Publication year - 1998
Publication title -
febs letters
Language(s) - English
Resource type - Journals
SCImago Journal Rank - 1.593
H-Index - 257
eISSN - 1873-3468
pISSN - 0014-5793
DOI - 10.1016/s0014-5793(98)00636-x
Subject(s) - alanine , tripeptide , threonine , xenopus , mutant , alanine scanning , arginine , amino acid , chemistry , biochemistry , cysteine , serine , aspartic acid , recombinant dna , potassium channel , biology , biophysics , mutagenesis , gene , phosphorylation , enzyme
Several site directed mutations were introduced into a synthetic Noxiustoxin (NTX) gene. Alanine scanning of the nonapeptide at the N‐terminal segment of NTX (threonine 1 (T1) to serine 9 (S9)) was constructed and the recombinant products were obtained in pure form.
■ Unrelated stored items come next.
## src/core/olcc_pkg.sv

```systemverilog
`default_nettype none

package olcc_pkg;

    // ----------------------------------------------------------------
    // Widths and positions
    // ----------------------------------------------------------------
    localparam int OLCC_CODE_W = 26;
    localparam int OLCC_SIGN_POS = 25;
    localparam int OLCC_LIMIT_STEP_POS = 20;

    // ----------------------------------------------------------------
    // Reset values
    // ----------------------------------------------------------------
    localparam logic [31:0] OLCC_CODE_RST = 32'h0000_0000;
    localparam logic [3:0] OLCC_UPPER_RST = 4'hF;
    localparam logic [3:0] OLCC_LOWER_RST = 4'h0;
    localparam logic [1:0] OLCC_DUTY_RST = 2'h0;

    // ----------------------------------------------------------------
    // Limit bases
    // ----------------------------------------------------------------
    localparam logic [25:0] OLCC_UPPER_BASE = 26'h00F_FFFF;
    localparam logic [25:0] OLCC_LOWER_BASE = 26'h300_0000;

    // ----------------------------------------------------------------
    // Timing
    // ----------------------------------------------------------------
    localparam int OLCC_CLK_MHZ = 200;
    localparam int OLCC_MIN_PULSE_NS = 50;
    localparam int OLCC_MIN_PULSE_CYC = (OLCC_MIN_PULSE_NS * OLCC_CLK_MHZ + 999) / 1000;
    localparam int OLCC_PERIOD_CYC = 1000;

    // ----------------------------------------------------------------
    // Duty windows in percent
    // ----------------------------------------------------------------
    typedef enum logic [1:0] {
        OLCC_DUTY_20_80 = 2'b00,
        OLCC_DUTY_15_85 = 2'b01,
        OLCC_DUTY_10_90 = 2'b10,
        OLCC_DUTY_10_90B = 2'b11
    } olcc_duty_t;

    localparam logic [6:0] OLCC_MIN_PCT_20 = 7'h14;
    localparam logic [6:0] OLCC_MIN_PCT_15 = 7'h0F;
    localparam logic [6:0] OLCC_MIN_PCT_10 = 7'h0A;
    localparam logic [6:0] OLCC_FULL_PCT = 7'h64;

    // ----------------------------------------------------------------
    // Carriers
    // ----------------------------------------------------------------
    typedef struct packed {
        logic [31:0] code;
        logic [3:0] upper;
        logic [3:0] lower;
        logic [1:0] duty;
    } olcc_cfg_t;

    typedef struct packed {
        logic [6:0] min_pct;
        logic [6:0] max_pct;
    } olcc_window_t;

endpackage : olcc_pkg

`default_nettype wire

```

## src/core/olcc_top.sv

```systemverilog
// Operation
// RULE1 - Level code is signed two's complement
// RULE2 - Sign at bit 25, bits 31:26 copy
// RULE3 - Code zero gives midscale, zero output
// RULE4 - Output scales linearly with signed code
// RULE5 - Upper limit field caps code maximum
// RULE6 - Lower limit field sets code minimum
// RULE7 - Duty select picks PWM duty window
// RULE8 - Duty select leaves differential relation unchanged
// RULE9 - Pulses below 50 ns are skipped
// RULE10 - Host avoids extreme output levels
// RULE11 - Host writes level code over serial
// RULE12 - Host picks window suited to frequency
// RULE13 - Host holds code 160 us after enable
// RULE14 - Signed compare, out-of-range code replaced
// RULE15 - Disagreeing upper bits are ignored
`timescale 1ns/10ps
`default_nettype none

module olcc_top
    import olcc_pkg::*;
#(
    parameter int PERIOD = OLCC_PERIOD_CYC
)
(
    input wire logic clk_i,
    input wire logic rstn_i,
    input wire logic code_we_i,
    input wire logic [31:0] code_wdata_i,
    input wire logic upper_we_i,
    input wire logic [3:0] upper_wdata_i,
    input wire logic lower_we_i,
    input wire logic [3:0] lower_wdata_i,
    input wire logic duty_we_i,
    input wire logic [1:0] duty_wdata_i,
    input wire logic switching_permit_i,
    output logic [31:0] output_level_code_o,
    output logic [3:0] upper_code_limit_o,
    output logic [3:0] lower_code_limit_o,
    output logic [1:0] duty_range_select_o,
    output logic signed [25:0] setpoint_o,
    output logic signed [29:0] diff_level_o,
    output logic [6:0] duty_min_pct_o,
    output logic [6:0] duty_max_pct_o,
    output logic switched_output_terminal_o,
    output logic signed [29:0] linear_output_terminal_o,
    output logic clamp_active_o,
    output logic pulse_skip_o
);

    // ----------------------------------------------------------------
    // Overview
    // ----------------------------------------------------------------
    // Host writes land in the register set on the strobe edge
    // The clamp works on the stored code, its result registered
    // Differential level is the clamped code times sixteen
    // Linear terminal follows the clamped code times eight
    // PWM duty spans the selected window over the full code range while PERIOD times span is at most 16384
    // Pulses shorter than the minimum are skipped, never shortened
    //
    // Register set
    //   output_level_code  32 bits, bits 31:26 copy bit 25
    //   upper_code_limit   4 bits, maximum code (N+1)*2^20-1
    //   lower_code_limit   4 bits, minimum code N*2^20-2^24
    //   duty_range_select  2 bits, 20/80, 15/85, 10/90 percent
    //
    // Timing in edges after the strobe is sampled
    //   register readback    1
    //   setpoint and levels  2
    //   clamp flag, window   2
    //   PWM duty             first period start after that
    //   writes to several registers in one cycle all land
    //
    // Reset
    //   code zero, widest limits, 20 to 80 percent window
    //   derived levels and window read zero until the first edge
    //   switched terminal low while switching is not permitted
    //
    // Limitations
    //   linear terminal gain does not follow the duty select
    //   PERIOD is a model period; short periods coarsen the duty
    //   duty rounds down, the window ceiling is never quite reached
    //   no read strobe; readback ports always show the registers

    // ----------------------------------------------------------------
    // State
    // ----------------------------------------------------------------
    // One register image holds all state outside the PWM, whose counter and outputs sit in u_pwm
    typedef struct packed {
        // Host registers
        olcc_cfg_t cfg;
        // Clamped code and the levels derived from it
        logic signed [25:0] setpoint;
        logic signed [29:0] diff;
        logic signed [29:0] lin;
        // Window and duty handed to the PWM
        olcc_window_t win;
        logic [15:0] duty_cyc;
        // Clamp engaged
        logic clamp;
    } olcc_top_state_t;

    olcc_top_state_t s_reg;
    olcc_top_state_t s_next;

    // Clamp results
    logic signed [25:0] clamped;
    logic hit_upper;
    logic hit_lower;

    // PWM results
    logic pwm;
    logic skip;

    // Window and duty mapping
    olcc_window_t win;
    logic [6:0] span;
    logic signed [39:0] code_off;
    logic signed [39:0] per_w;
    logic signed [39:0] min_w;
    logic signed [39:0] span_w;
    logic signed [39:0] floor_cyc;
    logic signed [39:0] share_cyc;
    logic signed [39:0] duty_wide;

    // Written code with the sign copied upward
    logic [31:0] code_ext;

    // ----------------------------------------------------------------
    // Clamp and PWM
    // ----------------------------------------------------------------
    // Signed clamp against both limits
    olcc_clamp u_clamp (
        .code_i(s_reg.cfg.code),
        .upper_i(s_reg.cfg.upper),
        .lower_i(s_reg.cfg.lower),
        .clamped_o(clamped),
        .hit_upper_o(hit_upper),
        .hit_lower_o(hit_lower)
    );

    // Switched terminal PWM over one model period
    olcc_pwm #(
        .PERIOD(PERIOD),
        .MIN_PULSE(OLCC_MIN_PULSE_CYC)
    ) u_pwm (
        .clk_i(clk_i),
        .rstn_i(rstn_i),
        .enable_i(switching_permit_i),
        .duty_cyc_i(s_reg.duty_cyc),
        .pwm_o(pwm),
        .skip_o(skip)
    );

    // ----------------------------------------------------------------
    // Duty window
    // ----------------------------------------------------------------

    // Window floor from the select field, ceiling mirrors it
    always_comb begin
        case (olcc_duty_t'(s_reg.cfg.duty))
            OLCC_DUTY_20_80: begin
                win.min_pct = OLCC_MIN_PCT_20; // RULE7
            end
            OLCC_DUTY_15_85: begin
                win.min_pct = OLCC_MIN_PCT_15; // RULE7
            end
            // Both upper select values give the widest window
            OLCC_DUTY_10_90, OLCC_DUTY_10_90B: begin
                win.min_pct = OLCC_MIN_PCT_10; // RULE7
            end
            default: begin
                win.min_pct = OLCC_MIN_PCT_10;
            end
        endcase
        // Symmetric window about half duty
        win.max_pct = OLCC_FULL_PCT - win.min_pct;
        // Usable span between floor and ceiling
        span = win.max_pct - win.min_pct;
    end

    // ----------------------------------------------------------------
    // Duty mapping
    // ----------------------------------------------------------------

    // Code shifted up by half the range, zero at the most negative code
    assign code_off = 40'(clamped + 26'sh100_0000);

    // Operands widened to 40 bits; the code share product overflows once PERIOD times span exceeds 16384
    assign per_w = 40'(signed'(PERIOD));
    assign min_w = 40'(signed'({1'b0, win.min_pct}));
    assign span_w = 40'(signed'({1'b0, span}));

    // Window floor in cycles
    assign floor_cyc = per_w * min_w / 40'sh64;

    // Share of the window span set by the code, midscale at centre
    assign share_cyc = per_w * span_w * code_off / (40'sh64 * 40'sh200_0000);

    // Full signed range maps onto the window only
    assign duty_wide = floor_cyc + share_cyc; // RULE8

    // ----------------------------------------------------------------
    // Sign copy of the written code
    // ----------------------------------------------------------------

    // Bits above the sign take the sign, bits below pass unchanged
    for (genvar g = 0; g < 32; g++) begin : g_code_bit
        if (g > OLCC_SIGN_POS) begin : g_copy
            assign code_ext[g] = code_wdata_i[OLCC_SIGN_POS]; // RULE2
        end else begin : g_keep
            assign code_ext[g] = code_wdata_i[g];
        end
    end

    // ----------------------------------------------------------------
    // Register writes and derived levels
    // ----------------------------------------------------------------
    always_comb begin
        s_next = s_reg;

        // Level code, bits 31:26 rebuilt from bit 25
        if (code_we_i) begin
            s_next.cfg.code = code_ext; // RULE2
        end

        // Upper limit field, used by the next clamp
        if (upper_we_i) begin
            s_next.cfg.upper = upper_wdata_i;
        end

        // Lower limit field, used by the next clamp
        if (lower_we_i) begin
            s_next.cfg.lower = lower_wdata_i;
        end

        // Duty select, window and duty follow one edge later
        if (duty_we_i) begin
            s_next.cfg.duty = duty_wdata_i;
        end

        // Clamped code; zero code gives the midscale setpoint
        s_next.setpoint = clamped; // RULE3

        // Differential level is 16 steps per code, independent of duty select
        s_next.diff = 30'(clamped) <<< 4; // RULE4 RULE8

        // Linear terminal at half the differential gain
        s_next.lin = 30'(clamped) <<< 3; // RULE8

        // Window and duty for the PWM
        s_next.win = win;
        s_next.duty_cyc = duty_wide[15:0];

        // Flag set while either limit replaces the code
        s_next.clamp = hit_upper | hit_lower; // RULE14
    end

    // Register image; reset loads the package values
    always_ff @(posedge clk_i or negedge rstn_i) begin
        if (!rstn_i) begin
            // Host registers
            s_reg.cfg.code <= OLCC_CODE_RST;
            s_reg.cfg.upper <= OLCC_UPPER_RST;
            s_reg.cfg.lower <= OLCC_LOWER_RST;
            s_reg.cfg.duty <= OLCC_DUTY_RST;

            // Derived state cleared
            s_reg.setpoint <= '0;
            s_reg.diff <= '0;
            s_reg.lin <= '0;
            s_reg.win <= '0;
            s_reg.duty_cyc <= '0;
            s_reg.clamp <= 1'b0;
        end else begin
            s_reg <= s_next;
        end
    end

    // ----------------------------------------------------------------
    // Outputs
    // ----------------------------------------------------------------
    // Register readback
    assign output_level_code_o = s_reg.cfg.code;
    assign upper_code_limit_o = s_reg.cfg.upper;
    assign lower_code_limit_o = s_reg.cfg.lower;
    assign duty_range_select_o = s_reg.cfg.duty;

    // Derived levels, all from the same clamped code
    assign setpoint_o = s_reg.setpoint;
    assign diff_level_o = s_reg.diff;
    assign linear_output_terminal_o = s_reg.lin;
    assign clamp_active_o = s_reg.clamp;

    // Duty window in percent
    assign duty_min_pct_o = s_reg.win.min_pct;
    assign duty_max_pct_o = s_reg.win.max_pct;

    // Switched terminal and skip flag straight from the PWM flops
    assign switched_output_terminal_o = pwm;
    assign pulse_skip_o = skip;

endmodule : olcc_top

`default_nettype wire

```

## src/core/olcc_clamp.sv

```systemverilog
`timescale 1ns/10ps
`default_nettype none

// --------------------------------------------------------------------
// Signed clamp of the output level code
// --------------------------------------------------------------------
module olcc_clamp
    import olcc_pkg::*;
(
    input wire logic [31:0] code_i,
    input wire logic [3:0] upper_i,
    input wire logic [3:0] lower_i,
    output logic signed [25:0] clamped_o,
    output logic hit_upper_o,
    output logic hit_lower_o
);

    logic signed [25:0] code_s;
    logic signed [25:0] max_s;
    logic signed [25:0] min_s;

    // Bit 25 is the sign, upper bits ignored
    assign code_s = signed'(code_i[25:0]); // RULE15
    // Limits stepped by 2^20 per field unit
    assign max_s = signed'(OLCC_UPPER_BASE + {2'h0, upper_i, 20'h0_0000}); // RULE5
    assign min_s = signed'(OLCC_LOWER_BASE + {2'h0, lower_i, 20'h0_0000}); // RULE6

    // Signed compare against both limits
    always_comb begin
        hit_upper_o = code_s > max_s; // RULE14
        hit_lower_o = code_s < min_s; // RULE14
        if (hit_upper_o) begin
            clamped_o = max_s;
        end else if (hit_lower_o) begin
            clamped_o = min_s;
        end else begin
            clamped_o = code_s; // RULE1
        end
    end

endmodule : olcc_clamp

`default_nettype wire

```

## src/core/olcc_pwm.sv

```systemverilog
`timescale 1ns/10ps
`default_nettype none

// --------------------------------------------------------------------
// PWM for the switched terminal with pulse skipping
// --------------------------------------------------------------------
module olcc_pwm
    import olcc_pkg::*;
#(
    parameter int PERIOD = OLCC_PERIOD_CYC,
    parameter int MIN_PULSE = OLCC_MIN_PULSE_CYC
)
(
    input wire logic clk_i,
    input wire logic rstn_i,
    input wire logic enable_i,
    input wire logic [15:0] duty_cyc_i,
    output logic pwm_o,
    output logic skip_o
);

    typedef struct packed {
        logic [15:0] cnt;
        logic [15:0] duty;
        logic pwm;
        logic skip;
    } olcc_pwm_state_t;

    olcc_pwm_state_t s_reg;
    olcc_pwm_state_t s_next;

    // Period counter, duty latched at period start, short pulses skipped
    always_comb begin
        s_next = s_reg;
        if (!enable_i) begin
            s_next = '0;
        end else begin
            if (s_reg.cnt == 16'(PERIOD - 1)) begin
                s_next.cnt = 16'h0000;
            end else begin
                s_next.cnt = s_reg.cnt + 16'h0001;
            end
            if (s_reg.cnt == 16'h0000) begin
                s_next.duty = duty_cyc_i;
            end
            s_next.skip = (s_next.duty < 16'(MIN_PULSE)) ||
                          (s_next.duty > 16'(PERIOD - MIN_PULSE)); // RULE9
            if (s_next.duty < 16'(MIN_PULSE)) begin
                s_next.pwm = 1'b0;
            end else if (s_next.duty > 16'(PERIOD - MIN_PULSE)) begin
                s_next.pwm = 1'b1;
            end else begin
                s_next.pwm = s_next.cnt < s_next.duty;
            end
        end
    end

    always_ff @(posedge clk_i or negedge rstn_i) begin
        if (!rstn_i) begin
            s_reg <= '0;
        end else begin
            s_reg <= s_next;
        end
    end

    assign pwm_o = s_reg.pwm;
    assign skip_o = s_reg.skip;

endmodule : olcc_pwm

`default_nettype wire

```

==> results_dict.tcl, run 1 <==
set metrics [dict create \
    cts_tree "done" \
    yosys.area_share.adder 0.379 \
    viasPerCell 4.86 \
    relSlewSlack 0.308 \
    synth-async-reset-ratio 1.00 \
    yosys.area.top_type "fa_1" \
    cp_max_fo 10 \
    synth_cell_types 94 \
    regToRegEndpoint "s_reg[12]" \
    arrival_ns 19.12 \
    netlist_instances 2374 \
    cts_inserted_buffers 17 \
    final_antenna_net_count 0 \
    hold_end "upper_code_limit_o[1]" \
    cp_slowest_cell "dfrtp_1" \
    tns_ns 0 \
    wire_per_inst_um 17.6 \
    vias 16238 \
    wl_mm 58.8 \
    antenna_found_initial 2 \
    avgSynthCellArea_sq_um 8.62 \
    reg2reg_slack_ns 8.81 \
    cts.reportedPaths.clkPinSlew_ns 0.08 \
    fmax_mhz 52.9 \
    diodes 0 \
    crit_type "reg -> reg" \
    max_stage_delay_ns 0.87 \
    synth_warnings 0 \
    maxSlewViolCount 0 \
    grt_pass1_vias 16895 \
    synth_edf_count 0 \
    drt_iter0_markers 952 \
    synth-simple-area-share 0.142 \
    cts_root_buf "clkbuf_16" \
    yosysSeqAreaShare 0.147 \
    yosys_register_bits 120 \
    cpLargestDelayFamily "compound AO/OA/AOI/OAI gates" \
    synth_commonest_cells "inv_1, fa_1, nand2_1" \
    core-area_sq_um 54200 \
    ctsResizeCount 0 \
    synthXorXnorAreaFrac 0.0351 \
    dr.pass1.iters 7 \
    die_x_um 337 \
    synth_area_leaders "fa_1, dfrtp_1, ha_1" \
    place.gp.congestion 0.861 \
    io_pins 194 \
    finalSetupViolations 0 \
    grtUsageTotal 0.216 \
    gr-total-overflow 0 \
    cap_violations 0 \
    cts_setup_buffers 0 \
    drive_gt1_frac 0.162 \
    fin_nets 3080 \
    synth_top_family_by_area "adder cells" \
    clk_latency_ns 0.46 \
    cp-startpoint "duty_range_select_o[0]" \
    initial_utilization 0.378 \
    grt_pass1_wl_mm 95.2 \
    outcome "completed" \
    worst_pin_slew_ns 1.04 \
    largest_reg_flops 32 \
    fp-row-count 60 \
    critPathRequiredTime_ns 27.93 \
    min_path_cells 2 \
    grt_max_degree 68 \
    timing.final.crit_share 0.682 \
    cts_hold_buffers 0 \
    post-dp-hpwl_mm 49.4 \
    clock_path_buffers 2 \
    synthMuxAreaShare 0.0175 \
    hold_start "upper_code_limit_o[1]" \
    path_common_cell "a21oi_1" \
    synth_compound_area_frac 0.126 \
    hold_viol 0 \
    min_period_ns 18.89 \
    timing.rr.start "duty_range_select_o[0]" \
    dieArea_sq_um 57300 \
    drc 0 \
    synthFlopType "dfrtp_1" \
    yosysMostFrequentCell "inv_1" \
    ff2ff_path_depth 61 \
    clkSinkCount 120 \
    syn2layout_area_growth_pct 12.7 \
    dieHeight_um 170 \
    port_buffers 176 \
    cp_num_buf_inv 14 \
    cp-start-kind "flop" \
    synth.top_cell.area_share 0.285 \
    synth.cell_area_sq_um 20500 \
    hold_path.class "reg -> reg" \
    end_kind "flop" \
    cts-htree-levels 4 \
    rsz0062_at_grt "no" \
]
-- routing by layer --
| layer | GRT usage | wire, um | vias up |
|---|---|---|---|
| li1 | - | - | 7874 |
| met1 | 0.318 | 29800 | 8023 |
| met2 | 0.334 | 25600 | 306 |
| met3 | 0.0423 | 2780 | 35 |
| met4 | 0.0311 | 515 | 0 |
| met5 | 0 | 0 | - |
$ cat config.mk
export PLATFORM = sky130hd
export DESIGN_NAME = ipoc_top
export DESIGN_NICKNAME = d
export VERILOG_FILES = /design/src/rtl/ipoc_pkg.sv /design/src/rtl/ipoc_cfg_if.sv /design/src/rtl/ipoc_flags.sv /design/src/rtl/ipoc_top.sv
export VERILOG_INCLUDE_DIRS = /design/src /design/src/rtl
export SDC_FILE = /design/constraint.sdc
export NUM_CORES = 1
export LEC_CHECK = 0
export BUFFER_PORTS_ARGS = -buffer_cell sky130_fd_sc_hd__buf_2
export CORE_MARGIN = 2
export CORE_UTILIZATION = 40
export CTS_BUF_LIST = sky130_fd_sc_hd__clkbuf_8 sky130_fd_sc_hd__clkbuf_16
export DETAILED_ROUTE_END_ITERATION = 7
export PLACE_DENSITY_LB_ADDON = 0.12
export SETUP_SLACK_MARGIN = 0.5
export SLEW_MARGIN = 20
export SYNTH_ARGS = -nofsm -noshare
export SYNTH_HDL_FRONTEND = slang
export SYNTH_SLANG_ARGS = --single-unit
$ cat constraint.sdc
create_clock -name mclk -period 2.66 [get_ports mclk]
set_input_delay 0.399 -clock mclk [delete_from_list [all_inputs] [get_ports mclk]]
set_output_delay 0.399 -clock mclk [all_outputs]
set_load 0.005 [all_outputs]
===== config.mk =====
export PLATFORM = sky130hd
export DESIGN_NAME = eprom_eeprom_program_control
export DESIGN_NICKNAME = d
export VERILOG_FILES = /design/src/logic/eprom_eeprom_pkg.sv /design/src/logic/pulse_timer.sv /design/src/logic/eprom_eeprom_program_control.sv
export SDC_FILE = /design/constraint.sdc
export NUM_CORES = 1
export LEC_CHECK = 0
export BUFFER_PORTS_ARGS = -buffer_cell sky130_fd_sc_hd__clkbuf_2
export CAP_MARGIN = 40
export CORE_MARGIN = 4
export CORE_UTILIZATION = 24
export CTS_BUF_LIST = sky130_fd_sc_hd__clkbuf_2 sky130_fd_sc_hd__clkbuf_4 sky130_fd_sc_hd__clkbuf_8
export CTS_CLUSTER_SIZE = 20
export DETAILED_ROUTE_END_ITERATION = 16
export PLACE_DENSITY = 0.49
export SETUP_SLACK_MARGIN = 0.3
export SLEW_MARGIN = 40
export SYNTH_ARGS = -nofsm -noshare
export SYNTH_HDL_FRONTEND = slang
export SYNTH_SLANG_ARGS = --single-unit

===== constraint.sdc =====
create_clock -name clock -period 5.66 [get_ports clock]
set_input_delay 0.849 -clock clock [delete_from_list [all_inputs] [get_ports clock]]
set_output_delay 0.849 -clock clock [all_outputs]
set_load 0.01 [all_outputs]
Additionally, lysine 28 (K28) was changed to arginine (R) or glutamic acid (E), cysteine 29 was changed to alanine, and residues 37–39 (Tyr‐Asn‐Asn) of the carboxyl end were deleted. The recombinant mutants were tested for their ability to displace 125 I‐NTX from rat brain synaptosome membranes, as well as for their efficiency in blocking the activity of K v 1.1 K + channels expressed in Xenopus laevis oocytes. The main results indicate that residues K6, T8 at the amino end, and K28 and the tripeptide YNN at the carboxyl end are involved in specific interactions of NTX with rat brain and/or K v 1.1 K + channels.